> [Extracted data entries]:
::::
==> inputs of willow <==
==> flow/design.v (excerpt) <==
module SP(
	clk,
	rst_n,
	in_valid,
	in_data,
	in_mode,
	out_valid,
	out_data
);
export LEC_CHECK = 0
export CAP_MARGIN = 20
export CORE_MARGIN = 2
export CORE_UTILIZATION = 71
export CTS_CLUSTER_SIZE = 70
export PLACE_DENSITY_LB_ADDON = 0.0
export SETUP_SLACK_MARGIN = 2.05
export SLEW_MARGIN = 20
export TNS_END_PERCENT = 5
create_clock -name core_clock -period 7.05 [get_ports {clk}]
run.sh (not shown) runs the stock make flow with config.mk's settings and CLKGATE_MAP_FILE=.
==> inputs of delta, as changes to willow <==
--- a/flow/config.mk
+++ b/flow/config.mk
@@ -9,7 +9,6 @@
 export CORE_MARGIN = 2
-export CORE_UTILIZATION = 71
-export CTS_CLUSTER_SIZE = 70
+export CORE_UTILIZATION = 72
+export CTS_CLUSTER_SIZE = 72
 export PLACE_DENSITY_LB_ADDON = 0.0
-export SETUP_SLACK_MARGIN = 2.05
+export SETUP_SLACK_MARGIN = 2.19
 export SLEW_MARGIN = 20
-export TNS_END_PERCENT = 5
==> flow/constraint.sdc (replaced) <==
create_clock -name core_clock -period 7.66 [get_ports {clk}]
set_input_delay 1.5320 -clock core_clock [delete_from_list [all_inputs] [get_ports {clk}]]
set_output_delay 1.5320 -clock core_clock [all_outputs]
set_load 0.01 [all_outputs]
==> comparison table <==
Net switching share of the total power: willow 0.466; delta 0.473
Synth-to-Final Area Change: willow 18.3%; delta 14.6%
Minimum clock period: willow 7.65 ns; delta 7.81 ns
Post-layout net count: willow 11500; delta 11100
Total antenna diodes in the routed design: willow 6; delta 15
Switching power total: willow 12.6 mW; delta 11.5 mW
Non-clock buffer instance count of the final layout: willow 1060; delta 657
Result of the run: willow complete, but fails checks; delta complete, but fails checks
Layout check failures: willow setup timing; delta setup timing
Largest clock skew in the final design: willow 0.0575 ns; delta 0.0425 ns
Library cell contributing the largest single delay on the critical path: willow ha_1; delta dfrtp_1
Fin worst setup slack: willow -0.603 ns; delta -0.147 ns
Clock power share: willow 0.142; delta 0.148
Non-clock buffer area fraction after layout: willow 0.0959; delta 0.0669
Combinational share of cell area: willow 0.648; delta 0.668
Post-DR wirelength/cell: willow 25.0 um; delta 24.9 um
Wire length the detailed router placed on met1: willow 93600 um; delta 91000 um
Setup TNS: willow -23.62 ns; delta -1.42 ns
Placed cell count: willow 10900; delta 10400
Rel. slew slack: willow 0.120; delta 0.131
Final instance area: willow 92500 sq um; delta 89600 sq um

* * *

==> maple <==
Starting RTL as in the previous note.
Settings: LEC_CHECK=0, CAP_MARGIN=20, CELL_PAD_IN_SITES_DETAIL_PLACEMENT=0, CORE_ASPECT_RATIO=0.86, CORE_MARGIN=2, CORE_UTILIZATION=72, CTS_CLUSTER_SIZE=28, PLACE_DENSITY_LB_ADDON=0.0, SETUP_SLACK_MARGIN=2.03, SLEW_MARGIN=20, TNS_END_PERCENT=60; clock period 7.12 ns.
==> ember (differences from maple) <==
ABC_AREA = 1   (was default)
CELL_PAD_IN_SITES_GLOBAL_PLACEMENT = 3   (was default)
CORE_ASPECT_RATIO = 0.67   (was 0.86)
CORE_UTILIZATION = 62   (was 72)
GPL_ROUTABILITY_DRIVEN = 0   (was default)
HOLD_SLACK_MARGIN = 0.22   (was default)
PLACE_DENSITY_LB_ADDON = 0.04   (was 0.0)
SETUP_SLACK_MARGIN = default   (was 2.03)
SLEW_MARGIN = 5   (was 20)
==> flow/constraint.sdc (replaced) <==
create_clock -name core_clock -period 11.9 [get_ports {clk}]
set_input_delay 2.3800 -clock core_clock [delete_from_list [all_inputs] [get_ports {clk}]]
set_output_delay 2.3800 -clock core_clock [all_outputs]
set_load 0.01 [all_outputs]
==> cedar (differences from maple) <==
CORE_ASPECT_RATIO = 0.67   (was 0.86)
CORE_UTILIZATION = 62   (was 72)
HOLD_SLACK_MARGIN = 0.22   (was default)
PLACE_DENSITY_LB_ADDON = 0.04   (was 0.0)
SETUP_SLACK_MARGIN = default   (was 2.03)
==> flow/constraint.sdc (replaced) <==
create_clock -name core_clock -period 11.9 [get_ports {clk}]
set_input_delay 2.3800 -clock core_clock [delete_from_list [all_inputs] [get_ports {clk}]]
set_output_delay 2.3800 -clock core_clock [all_outputs]
set_load 0.01 [all_outputs]
==> nickel (differences from maple) <==
CAP_MARGIN = 35   (was 20)
CELL_PAD_IN_SITES_DETAIL_PLACEMENT = 1   (was 0)
CORE_ASPECT_RATIO = default   (was 0.86)
CORE_MARGIN = 6   (was 2)
CORE_UTILIZATION = 40   (was 72)
CTS_CLUSTER_DIAMETER = 275   (was default)
CTS_CLUSTER_SIZE = 100   (was 28)
GPL_ROUTABILITY_DRIVEN = 0   (was default)
GPL_TIMING_DRIVEN = 0   (was default)
PLACE_DENSITY = 0.77   (was default)
PLACE_DENSITY_LB_ADDON = default   (was 0.0)
SETUP_SLACK_MARGIN = -0.53   (was 2.03)
TNS_END_PERCENT = default   (was 60)
==> flow/constraint.sdc (replaced) <==
create_clock -name core_clock -period 7.31 [get_ports {clk}]
set_input_delay 1.4620 -clock core_clock [delete_from_list [all_inputs] [get_ports {clk}]]
set_output_delay 1.4620 -clock core_clock [all_outputs]
set_load 0.01 [all_outputs]
==> comparison table <==
| metric | nickel | cedar | maple | ember |
|---|---|---|---|---|
| Internal power summed over all cells | - | 6340 µW | 14800 µW | - |
| Outcome | did not finish | timing/DRC/antenna clean | complete, but fails checks | did not finish |
| Last stage reached | 5_1_grt | - | - | 3_1_place_gp_skip_io |
| Layout check failures | - | - | negative setup slack | - |
| Final slew viol count | - | 0 | 0 | - |
| Element type at the critical path start | - | flip-flop | flip-flop | - |
| Comb area share | - | 0.696 | 0.650 | - |
| Stages on worst setup path | - | 37 | 43 | - |
| Ys cells | 9102 | 9102 | 9102 | 10900 |
| Fraction of the cycle the final worst path needs | - | 0.774 | 1.09 | - |
| Met1 wire length | - | 113000 µm | 96600 µm | - |
| PD cells | - | 155 mW/mm² | 298 mW/mm² | - |
| Number of setup violations in the final report | - | 0 | 52 | - |
| First-iteration detailed-routing DRC count | - | 7869 | 9986 | - |
| Setup Crit Path Kind | - | flip-flop to flip-flop | flip-flop to flip-flop | - |
| Clkbuf count | - | 80 | 85 | - |
Power and IR drop assume default switching activity.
::::
> [Instructions for the task]:
Find every line above that includes the word "critical", then state how many there are and nothing more.

> [Solution]:
2